A group of students are stacked according to their heights. The result resembles a normal bell curve.

Who are the students in the picture? The image is from the statistics and actuarial science department of Simon Fraser University. These students are likely from this university (either from the statistics department or from other areas). Beyond the assumption of being students in a Canadian university, we do not know much else about the students.

There are 46 students in the picture. All students with the same height stand in the same column with the first student in a column holding a sign stating the height. The signs are in ascending order from left to right. This formation of the students according to heights resembles a normal bell curve. Most of the students cluster in the middle with very few students at either the left tail (short students) or the right tail (tall students). This is a clever demonstration of the normal bell curve. It is relatively easy to create – basically ranking the students according to heights. It is an excellent opportunity to discuss the properties of normal bell curve.

Interestingly male and female students are mixed together. It appears that female students are mostly standing to the left of the center and male students on the right. The discussion would be even more meaningful if the students are grouped by gender (in two separate photos). In any case, we work with the photo as is. The following is the same stacking of the students with the students represented by dots.
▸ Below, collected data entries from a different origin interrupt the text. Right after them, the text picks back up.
[config.mk]
export PLATFORM = sky130hd
export DESIGN_NAME = btcs_front
export DESIGN_NICKNAME = d
export VERILOG_FILES = /design/src/rtl/btcs_pkg.sv /design/src/rtl/btcs_front.sv
export SDC_FILE = /design/constraint.sdc
export NUM_CORES = 1
export LEC_CHECK = 0
export ABC_AREA = 1
export BUFFER_PORTS_ARGS = -buffer_cell sky130_fd_sc_hd__buf_2
export CAP_MARGIN = 15
export CORE_ASPECT_RATIO = 0.8
export CORE_MARGIN = 3
export CORE_UTILIZATION = 35
export CTS_CLUSTER_DIAMETER = 150
export DETAILED_ROUTE_END_ITERATION = 7
export SETUP_SLACK_MARGIN = 0.1
export SLEW_MARGIN = 20
export SYNTH_ARGS = -nofsm -noshare
export SYNTH_HDL_FRONTEND = slang
export SYNTH_SLANG_ARGS = --single-unit
[constraint.sdc]
create_clock -name clk -period 7.1 [get_ports clk]
set_input_delay 0.71 -clock clk [delete_from_list [all_inputs] [get_ports clk]]
set_output_delay 0.71 -clock clk [all_outputs]
set_load 0.02 [all_outputs]
[src/rtl/btcs_pkg.sv]
// Shared types and constants of the bound table cluster store.
// No dependencies.
`default_nettype none
package btcs_pkg;
    localparam int unsigned ENTRIES_DEF = 4096;

    typedef enum logic [1:0] {
        ACT_PROBE = 2'd0,
        ACT_UPPER = 2'd1,
        ACT_LOWER = 2'd2,
        ACT_NONE  = 2'd3
    } action_t;

    // One stored slot.
    typedef struct packed {
        logic [31:0]        tag;
        logic [15:0]        date;
        logic [15:0]        mv;
        logic signed [15:0] lower;
        logic signed [15:0] upper;
        logic [7:0]         ldep;
        logic [7:0]         udep;
    } entry_t;

    // One classified request travelling from front to back.
    typedef struct packed {
        action_t            act;
        logic [31:0]        idx;
        logic [31:0]        tag;
        logic signed [15:0] value;
        logic [7:0]         depth;
        logic [15:0]        mv;
    } req_t;

    // One result item.
    typedef struct packed {
        logic               hit;
        logic [15:0]        mv;
        logic signed [15:0] lower;
        logic signed [15:0] upper;
        logic [7:0]         ldep;
        logic [7:0]         udep;
    } res_t;

    typedef enum logic [1:0] {
        ST_CLEAR,
        ST_IDLE,
        ST_READ,
        ST_WRITE
    } bstate_t;
endpackage
`default_nettype wire

[src/rtl/btcs_front.sv]
// Front part: accepts input transfers and queues them as classified requests.
// Depends on btcs_pkg.
`default_nettype none
module btcs_front
    import btcs_pkg::*;
(
    input  wire logic        clk,
    input  wire logic        rst_n,
    input  wire logic        in_valid,
    output logic             in_ready,
    input  wire logic [1:0]  in_action,
    input  wire logic [63:0] in_key,
    input  wire logic [15:0] in_value,
    input  wire logic [7:0]  in_depth,
    input  wire logic [15:0] in_move,
    output logic             q_valid,
    input  wire logic        q_ready,
    output req_t             q_req
);
    // Two-entry queue.
    req_t        mem_reg [2];
    logic [0:0]  wp_reg, rp_reg;
    logic [1:0]  cnt_reg;
    req_t        r;
    logic        push, pop;

    always_comb
    begin
        r.act   = action_t'(in_action);
        r.idx   = in_key[63:32];
        r.tag   = in_key[31:0];
        r.value = in_value;
        r.depth = in_depth;
        r.mv    = in_move;
    end

    assign in_ready = (cnt_reg != 2'd2);
    assign push     = in_valid && in_ready;
    assign q_valid  = (cnt_reg != 2'd0);
    assign pop      = q_valid && q_ready;
    assign q_req    = mem_reg[rp_reg];

    // Queue storage.
    always_ff @(posedge clk)
    begin
        if (push)
        begin
            mem_reg[wp_reg] <= r;
        end
    end

    // Queue pointers.
    always_ff @(posedge clk or negedge rst_n)
    begin
        if (!rst_n)
        begin
            wp_reg  <= 1'b0;
            rp_reg  <= 1'b0;
            cnt_reg <= 2'd0;
        end
        else
        begin
            if (push)
            begin
                wp_reg <= ~wp_reg;
            end
            if (pop)
            begin
                rp_reg <= ~rp_reg;
            end
            cnt_reg <= cnt_reg + {1'b0, push} - {1'b0, pop};
        end
    end
endmodule
`default_nettype wire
Figure 2 (a dot plot) actually gives a lot more clarity on the shape of the curve. The curve is not perfectly symmetric, though the overall shape resembles a bell curve. The curve is not “smooth” as there is depression in some places (e.g. at 5′ 3″, 5′ 5″ and 5′ 10″). Perhaps the “rough” curve is due to the mixing of two populations (males and females) or perhaps due to the small sample size. The curve appears sufficiently close to a normal bell curve to warrant a closer look.

The dot plot in Figure 2 actually gives the sample data. Let’s perform calculations on the sample data. Particularly we focus on calculations that can confirm whether the curve is a normal bell curve (at least whether we should reject the notion that it is a normal bell curve). If there is reason to believe that the heights of university students are normally distributed (or approximately normally distributed), the normal model can be useful for making estimations. We give a few examples to demonstrate how this is done.

First, calculate the mean and the median of the height measurements. The mean is 66.78 inches and the median is 67 inches. The mean is simply the sum of all the measurements divided by the total number of data points. The median is the measurement that is in the middle if the measurements are ranked in ascending order, which is the case in Figure 2. The mean and median are very close – indication that the height measurements form a symmetric distribution.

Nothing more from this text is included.